Indian independence activist (1909–1996)

Aruna Asaf Ali (née Ganguly) (/bn/; 16 July 1909 – 29 July 1996) was an Indian educator, political activist, and publisher. An active participant in the Indian independence movement, she is widely remembered for hoisting the Indian National flag at the Gowalia Tank Maidan, Bombay during the Quit India Movement in 1942. Post-independence, she remained active in politics, becoming Delhi's first mayor. She was a recipient of the Bharat Ratna, India's highest civilian honour in 1997.

==Early life==
Aruna Asaf Ali was born on 16 July 1909 in Kalka, Punjab, British India (now in Haryana, India) into a Bengali Brahmin family. Her father Upendranath Ganguly hailed from Barisal District of Eastern Bengal (now Bangladesh) but settled in the United Province. He was a restaurant owner. Her mother Ambalika Devi was the daughter of Trailokyanath Sanyal, a renowned Brahmo leader who wrote many Brahmo hymns. Upendranath Ganguly's younger brother Dhirendranath Ganguly (DG) was one of the earliest film directors. Another brother, Nagendranath, was a university professor who married Nobel Prize winner Rabindranath Tagore's only surviving daughter Mira Devi. Aruna's sister Purnima Banerjee was a member of the Constituent Assembly of India.

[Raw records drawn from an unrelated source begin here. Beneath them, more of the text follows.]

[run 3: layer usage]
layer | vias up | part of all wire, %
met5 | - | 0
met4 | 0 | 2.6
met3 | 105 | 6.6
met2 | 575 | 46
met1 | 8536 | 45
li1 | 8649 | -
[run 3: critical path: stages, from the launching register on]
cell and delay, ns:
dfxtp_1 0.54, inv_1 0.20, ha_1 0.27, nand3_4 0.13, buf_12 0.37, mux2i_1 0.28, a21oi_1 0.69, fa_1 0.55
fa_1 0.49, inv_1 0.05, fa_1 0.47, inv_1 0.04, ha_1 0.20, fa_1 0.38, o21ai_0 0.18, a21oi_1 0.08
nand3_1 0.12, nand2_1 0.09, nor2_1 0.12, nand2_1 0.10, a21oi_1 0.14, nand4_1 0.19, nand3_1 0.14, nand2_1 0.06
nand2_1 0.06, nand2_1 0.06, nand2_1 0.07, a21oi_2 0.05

Aruna was educated at Sacred Heart Convent in Lahore and then at All Saints' College in Nainital. After her graduation, she worked as a teacher at the Gokhale Memorial School in Calcutta. She met Asaf Ali, a leader in the Indian National Congress, in Allahabad. They got married in 1928, despite parental opposition on grounds of religion and age (he was a Muslim and her senior by more than 20 years).

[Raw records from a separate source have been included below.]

[src/hdl/lr4_pkg.sv]
`timescale 1ns / 1ps
`default_nettype none

package lr4_pkg;

   localparam int NUM_CHANNELS_DEF = 8;

   // payload and register widths
   localparam int CH_W       = 3;
   localparam int SMP_W      = 24;
   localparam int COEF_W     = 32;
   localparam int GAIN_W     = 24;
   localparam int MIX_W      = 17;
   localparam int REG_IDX_W  = 3;
   localparam int CSR_DATA_W = 32;

   // arithmetic widths
   localparam int SIG_W  = 48;             // filter signal and delay states
   localparam int FRAC_W = 16;             // signal units below one sample LSB
   localparam int HALF_W = SIG_W / 2;      // multiplier operand split
   localparam int C_W    = COEF_W + 1;     // multiplier second operand, signed
   localparam int PL_W   = HALF_W + 1 + C_W;
   localparam int PH_W   = HALF_W + C_W;
   localparam int FULL_W = SIG_W + C_W + 1;
   localparam int MR_W   = 54;             // rounded product
   localparam int ACC_W  = 56;             // sums of rounded products
   localparam int O_W    = ACC_W - FRAC_W;

   localparam logic [MIX_W-1:0]  MIX_ONE        = 17'h10000;
   localparam logic [GAIN_W-1:0] GAIN_RESET     = 24'h100000;

   // register map
   localparam logic [REG_IDX_W-1:0] REG_COEF_B0  = 3'd0;
   localparam logic [REG_IDX_W-1:0] REG_COEF_B1  = 3'd1;
   localparam logic [REG_IDX_W-1:0] REG_COEF_B2  = 3'd2;
   localparam logic [REG_IDX_W-1:0] REG_COEF_A1  = 3'd3;
   localparam logic [REG_IDX_W-1:0] REG_COEF_A2  = 3'd4;
   localparam logic [REG_IDX_W-1:0] REG_WET_GAIN = 3'd5;
   localparam logic [REG_IDX_W-1:0] REG_WET_MIX  = 3'd6;

   // sequencer
   localparam int STEP_W = 4;
   localparam logic [STEP_W-1:0] LAST_STEP = 4'd15;

   typedef enum logic [1:0] {ST_IDLE, ST_RUN, ST_FINISH} state_type;

   typedef enum logic [1:0] {A_XS, A_Y, A_W, A_XD} a_sel_type;

   typedef enum logic [2:0] {
      C_B0, C_B1, C_B2, C_A1, C_A2, C_GAIN, C_DRY, C_WET
   } c_sel_type;

   typedef enum logic [1:0] {SH_30, SH_20, SH_16, SH_0} sh_type;

   typedef enum logic [3:0] {
      ACT_NONE, ACT_Y, ACT_T1, ACT_T2, ACT_ND1, ACT_ND2, ACT_W, ACT_M0, ACT_M1
   } act_type;

   typedef struct packed {
      a_sel_type a_sel;
      c_sel_type c_sel;
      sh_type    sh;
      act_type   act;
      logic      bank;
   } mop_type;

   typedef struct packed {
      logic    load;
      logic    finish;
      mop_type mop;
   } cmd_type;

   typedef struct packed {
      logic in_range;
   } sts_type;

   // clamp a wide sum to the signal range
   function automatic logic signed [SIG_W-1:0] sat_sig(input logic signed [ACC_W-1:0] v);
      logic [ACC_W-SIG_W:0] top;
      top = v[ACC_W-1:SIG_W-1];
      if (top == '0 || top == '1) begin
         return v[SIG_W-1:0];
      end
      if (v[ACC_W-1]) begin
         return {1'b1, {(SIG_W-1){1'b0}}};
      end
      return {1'b0, {(SIG_W-1){1'b1}}};
   endfunction

   // multiply schedule: each op's result passes the product and rounding registers
   function automatic mop_type step_cmd(input logic [STEP_W-1:0] step);
      mop_type m;
      m = '{a_sel: A_XS, c_sel: C_B0, sh: SH_30, act: ACT_NONE, bank: 1'b0};
      unique case (step)
         4'd0:  m = '{a_sel: A_XS, c_sel: C_B0, sh: SH_30, act: ACT_Y,   bank: 1'b0};
         4'd1:  m = '{a_sel: A_XS, c_sel: C_B1, sh: SH_30, act: ACT_T1,  bank: 1'b0};
         4'd2:  m = '{a_sel: A_XS, c_sel: C_B2, sh: SH_30, act: ACT_T2,  bank: 1'b0};
         4'd3:  m = '{a_sel: A_Y,  c_sel: C_A1, sh: SH_30, act: ACT_ND1, bank: 1'b0};
         4'd4:  m = '{a_sel: A_Y,  c_sel: C_A2, sh: SH_30, act: ACT_ND2, bank: 1'b0};
         4'd5:  m = '{a_sel: A_XS, c_sel: C_B0, sh: SH_30, act: ACT_Y,   bank: 1'b1};
         4'd6:  m = '{a_sel: A_XS, c_sel: C_B1, sh: SH_30, act: ACT_T1,  bank: 1'b1};
         4'd7:  m = '{a_sel: A_XS, c_sel: C_B2, sh: SH_30, act: ACT_T2,  bank: 1'b1};
         4'd8:  m = '{a_sel: A_Y,  c_sel: C_A1, sh: SH_30, act: ACT_ND1, bank: 1'b1};
         4'd9:  m = '{a_sel: A_Y,  c_sel: C_A2, sh: SH_30, act: ACT_ND2, bank: 1'b1};
         4'd10: m = '{a_sel: A_Y,  c_sel: C_GAIN, sh: SH_20, act: ACT_W,  bank: 1'b0};
         4'd11: m = '{a_sel: A_XD, c_sel: C_DRY,  sh: SH_0,  act: ACT_M0, bank: 1'b0};
         4'd13: m = '{a_sel: A_W,  c_sel: C_WET,  sh: SH_16, act: ACT_M1, bank: 1'b0};
         default: m.act = ACT_NONE;
      endcase
      return m;
   endfunction

endpackage

`default_nettype wire

[src/hdl/lr4_ctrl.sv]
`timescale 1ns / 1ps
`default_nettype none

module lr4_ctrl (
   input  logic             clock,
   input  logic             reset,
   input  logic             req_valid,
   output logic             req_ready,
   output logic             rsp_valid,
   input  logic             rsp_ready,
   input  lr4_pkg::sts_type sts,
   output lr4_pkg::cmd_type cmd
);
   import lr4_pkg::*;

   state_type         state_ff, state_in;
   logic [STEP_W-1:0] step_ff, step_in;
   logic              full_ff, full_in;

   always_ff @(posedge clock) begin
      if (reset) begin
         state_ff <= ST_IDLE;
         step_ff  <= '0;
         full_ff  <= 1'b0;
      end else begin
         state_ff <= state_in;
         step_ff  <= step_in;
         full_ff  <= full_in;
      end
   end

   always_comb begin
      state_in  = state_ff;
      step_in   = step_ff;
      cmd       = '0;
      req_ready = 1'b0;
      unique case (state_ff)
         ST_IDLE: begin
            req_ready = 1'b1;
            if (req_valid) begin
               cmd.load = 1'b1;
               step_in  = '0;
               state_in = ST_RUN;
            end
         end
         ST_RUN: begin
            if (!sts.in_range) begin
               state_in = ST_FINISH;      // unknown channel: pass the sample through
            end else begin
               cmd.mop = step_cmd(step_ff);
               if (step_ff == LAST_STEP) begin
                  state_in = ST_FINISH;
               end else begin
                  step_in = step_ff + 1'b1;
               end
            end
         end
         ST_FINISH: begin
            if (!full_ff || rsp_ready) begin
               cmd.finish = 1'b1;
               state_in   = ST_IDLE;
            end
         end
         default: state_in = ST_IDLE;
      endcase
   end

   always_comb begin
      if (cmd.finish) begin
         full_in = 1'b1;
      end else if (rsp_ready) begin
         full_in = 1'b0;
      end else begin
         full_in = full_ff;
      end
   end

   assign rsp_valid = full_ff;

   a_run_starts_at_zero: assert property (@(posedge clock) disable iff (reset)
      (state_ff == ST_RUN && $past(state_ff) == ST_IDLE) |-> step_ff == '0)
      else $error("sequence did not start at step zero");

   a_full_from_finish: assert property (@(posedge clock) disable iff (reset)
      $rose(full_ff) |-> $past(state_ff) == ST_FINISH)
      else $error("result register filled outside finish");

   a_no_overwrite: assert property (@(posedge clock) disable iff (reset)
      (state_ff == ST_FINISH && full_ff && !rsp_ready) |=> state_ff == ST_FINISH)
      else $error("pending result overwritten");

   a_last_step: assert property (@(posedge clock) disable iff (reset)
      (state_ff == ST_RUN && step_ff == LAST_STEP) |=> state_ff == ST_FINISH)
      else $error("sequence overran its last step");

   a_accept_runs: assert property (@(posedge clock) disable iff (reset)
      (req_valid && req_ready) |=> state_ff == ST_RUN)
      else $error("accepted sample not processed");

endmodule

`default_nettype wire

My father was no more when Asaf and I married in September 1928. My paternal uncle Nagendranath Ganguly, a university professor who regarded himself as my guardian, said to relatives and friends that as far as he was concerned I was dead and he had performed my shraddh.

==Life and career==

===Contribution to the Indian independence movement===

Aruna Asaf Ali had a major role in the Indian independence Movement. She became a member of Indian National Congress after marrying Asaf Ali and participated in public processions during the Salt Satyagraha. She was arrested at the age of 21 on the charge that she was a vagrant and hence not released in 1931 under the Gandhi–Irwin Pact which stipulated the release of all political prisoners. Other women co-prisoners refused to leave the premises unless she was released and gave in only after Mahatma Gandhi intervened. A public agitation secured her release.

In 1932, she was held prisoner at the Tihar Jail where she protested the indifferent treatment of political prisoners by launching a hunger strike. Her efforts improved conditions in the Tihar Jail but she was moved to Ambala and subjected to solitary confinement. She was politically not very active after her release, but at the end of 1942, she took part in the underground movement.

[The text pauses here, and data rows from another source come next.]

$ cat src/sv/rtt_pkg.sv
// Package for the reference trim tracker: command codes, code-field constants,
// band limits and the reciprocal constants for the start mapping.
// No dependencies.
package rtt_pkg;

    // command carried in the input word
    typedef enum logic {
        CMD_START = 1'b0,
        CMD_MEAS  = 1'b1
    } cmd_t;

    // trim code layout: bit 7 = below midpoint, 6..3 coarse, 2..0 fine
    localparam int unsigned CODE_W   = 8;
    localparam int unsigned LEVEL_W  = 14;
    localparam int unsigned MEAS_W   = 16;

    localparam logic [CODE_W-1:0] CODE_NEG_ZERO = 8'h80;
    localparam logic [CODE_W-1:0] CODE_COARSE_STEP = 8'h08;
    localparam logic [2:0]        FINE_MAX = 3'h7;

    // band limits in 0.1 mV units
    localparam logic [LEVEL_W-1:0] LVL_HIGH_BAND = 14'd5500;
    localparam logic [LEVEL_W-1:0] LVL_LOW_BAND  = 14'd4500;
    localparam logic [LEVEL_W-1:0] LVL_MID       = 14'd5000;

    // coarse bands start at this coarse index
    localparam logic [4:0] COARSE_OFFSET = 5'd10;

    // reciprocals: floor(d/500) = (d*RECIP_500) >> SHIFT_500, exact for 14-bit d
    localparam int unsigned  SHIFT_500 = 23;
    localparam logic [14:0]  RECIP_500 = 15'd16778;
    // floor(d/50) = (d*RECIP_50) >> SHIFT_50, exact for 14-bit d
    localparam int unsigned  SHIFT_50  = 19;
    localparam logic [13:0]  RECIP_50  = 14'd10486;

endpackage

$ cat src/sv/reference_trim_tracker.sv
// Reference trim tracker: start mapping, up/down code stepping and reversal detect.
// Depends on rtt_pkg.
// Output: a result word is registered and appears in the cycle after its input word is accepted.
// Throughput: one word per cycle; s_tready is low only while a result is held
// and m_tready is low. The datapath is one reciprocal multiply or one compare
// and code step between the tracker state and the result register.
// Reset: aresetn, synchronous and active low, clears all tracker state and m_tvalid.
module reference_trim_tracker (
    input  logic        aclk,
    input  logic        aresetn,
    input  logic        s_tvalid,
    output logic        s_tready,
    input  logic [31:0] s_tdata,   // target_level[13:0], measured_level[29:14], zero fill
    input  logic [1:0]  s_tuser,   // cmd[0], channel_sel[1]
    output logic        m_tvalid,
    input  logic        m_tready,
    output logic [23:0] m_tdata,   // trim_code[7:0], final_level[23:8]
    output logic [1:0]  m_tuser,   // code_written[0], ref_channel[1]
    output logic        m_tlast    // finished
);
    import rtt_pkg::*;

    // tracker state
    logic [CODE_W-1:0]  applied_code_reg, applied_code_next;
    logic [LEVEL_W-1:0] goal_level_reg, goal_level_next;
    logic               was_high_reg, was_high_next;
    logic               was_low_reg, was_low_next;
    logic               active_channel_reg, active_channel_next;
    logic               running_reg, running_next;

    // result register
    logic               out_valid_reg;
    logic [CODE_W-1:0]  out_code_reg, out_code_next;
    logic               out_written_reg, out_written_next;
    logic               out_channel_reg, out_channel_next;
    logic               out_finished_reg, out_finished_next;
    logic [MEAS_W-1:0]  out_final_reg, out_final_next;

    logic               in_accept;
    cmd_t               in_cmd;
    logic               in_chan;
    logic [LEVEL_W-1:0] in_target;
    logic [MEAS_W-1:0]  in_meas;

    // start mapping
    logic               band_coarse;
    logic               band_neg;
    logic [LEVEL_W-1:0] band_diff;
    logic [28:0]        prod_500;
    logic [27:0]        prod_50;
    logic [4:0]         coarse_idx;
    logic [CODE_W-1:0]  start_code;

    // stepping
    logic               meas_high;
    logic [2:0]         fine_up, fine_dn;
    logic [CODE_W-1:0]  base_up, base_dn;
    logic [CODE_W-1:0]  code_up, code_dn, step_code;
    logic               reversal;

    assign s_tready  = !out_valid_reg || m_tready;
    assign in_accept = s_tvalid && s_tready;
    assign in_cmd    = cmd_t'(s_tuser[0]);
    assign in_chan   = s_tuser[1];
    assign in_target = s_tdata[13:0];
    assign in_meas   = s_tdata[29:14];

    // pick the band and the distance from its edge
    always_comb begin
        priority if (in_target > LVL_HIGH_BAND) begin
            band_coarse = 1'b1;
            band_neg    = 1'b0;
            band_diff   = in_target - LVL_HIGH_BAND;
        end else if (in_target < LVL_LOW_BAND) begin
            band_coarse = 1'b1;
            band_neg    = 1'b1;
            band_diff   = LVL_LOW_BAND - in_target;
        end else if (in_target >= LVL_MID) begin
            band_coarse = 1'b0;
            band_neg    = 1'b0;
            band_diff   = in_target - LVL_MID;
        end else begin
            band_coarse = 1'b0;
            band_neg    = 1'b1;
            band_diff   = LVL_MID - in_target;
        end
    end

    // divide by 500 or 50 through reciprocal multiplies, keep index mod 32
    assign prod_500 = {15'd0, band_diff} * {14'd0, RECIP_500};
    assign prod_50  = {14'd0, band_diff} * {14'd0, RECIP_50};

    always_comb begin
        if (band_coarse) begin
            coarse_idx = prod_500[SHIFT_500 +: 5] + COARSE_OFFSET;
        end else begin
            coarse_idx = prod_50[SHIFT_50 +: 5];
        end
        start_code = {coarse_idx[4] ^ band_neg, coarse_idx[3:0], 3'b000};
    end

    // step up: fine wraps into the coarse part following the sign
    always_comb begin
        fine_up = applied_code_reg[2:0] + 3'd1;
        base_up = {applied_code_reg[7:3], 3'b000};
        if (fine_up != 3'd0) begin
            code_up = {applied_code_reg[7:3], fine_up};
        end else if (base_up == CODE_NEG_ZERO) begin
            code_up = '0;
        end else if (!base_up[7]) begin
            code_up = base_up + CODE_COARSE_STEP;
        end else begin
            code_up = base_up - CODE_COARSE_STEP;
        end
    end

    // step down: fine borrow moves the coarse part the other way
    always_comb begin
        fine_dn = applied_code_reg[2:0] - 3'd1;
        base_dn = {applied_code_reg[7:3], fine_dn};
        if (fine_dn != FINE_MAX) begin
            code_dn = base_dn;
        end else if (!base_dn[7]) begin
            code_dn = base_dn - CODE_COARSE_STEP;
        end else begin
            code_dn = base_dn + CODE_COARSE_STEP;
        end
    end

    assign meas_high = {2'b00, goal_level_reg} < in_meas;
    assign step_code = meas_high ? code_dn : code_up;
    assign reversal  = (meas_high && was_low_reg) || (!meas_high && was_high_reg);

    // next state and result for the word at the input
    always_comb begin
        applied_code_next   = applied_code_reg;
        goal_level_next     = goal_level_reg;
        was_high_next       = was_high_reg;
        was_low_next        = was_low_reg;
        active_channel_next = active_channel_reg;
        running_next        = running_reg;
        out_written_next    = 1'b0;
        out_finished_next   = 1'b0;
        out_final_next      = '0;
        unique case (in_cmd)
            CMD_START: begin
                applied_code_next   = start_code;
                goal_level_next     = in_target;
                active_channel_next = in_chan;
                was_high_next       = 1'b0;
                was_low_next        = 1'b0;
                running_next        = 1'b1;
                out_written_next    = 1'b1;
            end
            CMD_MEAS: begin
                if (running_reg) begin
                    if (reversal) begin
                        out_finished_next = 1'b1;
                        out_final_next    = in_meas;
                        running_next      = 1'b0;
                    end else begin
                        applied_code_next = step_code;
                        was_high_next     = meas_high;
                        was_low_next      = !meas_high;
                        out_written_next  = 1'b1;
                    end
                end
            end
            default: begin
                running_next = running_reg;
            end
        endcase
        out_code_next    = applied_code_next;
        out_channel_next = active_channel_next;
    end

    // control state
    always_ff @(posedge aclk) begin
        if (!aresetn) begin
            applied_code_reg   <= '0;
            goal_level_reg     <= '0;
            was_high_reg       <= 1'b0;
            was_low_reg        <= 1'b0;
            active_channel_reg <= 1'b0;
            running_reg        <= 1'b0;
            out_valid_reg      <= 1'b0;
        end else begin
            if (in_accept) begin
                applied_code_reg   <= applied_code_next;
                goal_level_reg     <= goal_level_next;
                was_high_reg       <= was_high_next;
                was_low_reg        <= was_low_next;
                active_channel_reg <= active_channel_next;
                running_reg        <= running_next;
                out_valid_reg      <= 1'b1;
            end else if (m_tready) begin
                out_valid_reg <= 1'b0;
            end
        end
    end

    // result payload
    always_ff @(posedge aclk) begin
        if (in_accept) begin
            out_code_reg     <= out_code_next;
            out_written_reg  <= out_written_next;
            out_channel_reg  <= out_channel_next;
            out_finished_reg <= out_finished_next;
            out_final_reg    <= out_final_next;
        end
    end

    assign m_tvalid = out_valid_reg;
    assign m_tdata  = {out_final_reg, out_code_reg};
    assign m_tuser  = {out_channel_reg, out_written_reg};
    assign m_tlast  = out_finished_reg;

`ifndef NO_ASSERTIONS
    // a run never ends with a code write
    a_done_no_write: assert property (@(posedge aclk) disable iff (!aresetn)
        (m_tvalid && m_tlast) |-> !m_tuser[0])
        else $error("finished word also reports a code write");

    // final level is zero unless the run ended
    a_final_zero: assert property (@(posedge aclk) disable iff (!aresetn)
        (m_tvalid && !m_tlast) |-> (m_tdata[23:8] == '0))
        else $error("final level set on a word that did not end the run");

    // an accepted start yields a written code and a running tracker
    a_start_runs: assert property (@(posedge aclk) disable iff (!aresetn)
        (in_accept && (in_cmd == CMD_START)) |=> (m_tvalid && m_tuser[0] && running_reg))
        else $error("start word did not arm the tracker");

    // direction history is never both high and low
    a_dir_excl: assert property (@(posedge aclk) disable iff (!aresetn)
        !(was_high_reg && was_low_reg))
        else $error("direction history holds both directions");
`endif

endmodule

===Rise to prominence during the Quit India movement===

On 8 August 1942, the All India Congress Committee passed the Quit India resolution at the Bombay session. The government responded by arresting the major leaders and all members of the Congress Working Committee and thus tried to pre-empt the movement from success. Young Aruna Asaf Ali presided over the remainder of the session on 9 August and hoisted the Congress flag at the Gowalia Tank Maidan. This marked the commencement of the movement. The police fired upon the assembly at the session. Aruna was dubbed the Queen of the 1942 movement for her bravery in the face of danger and was called Grand Old Lady of the Independence movement in her later years. Despite the absence of direct leadership, spontaneous protests and demonstrations were held all over the country, as an expression of the desire of India's youth to achieve independence.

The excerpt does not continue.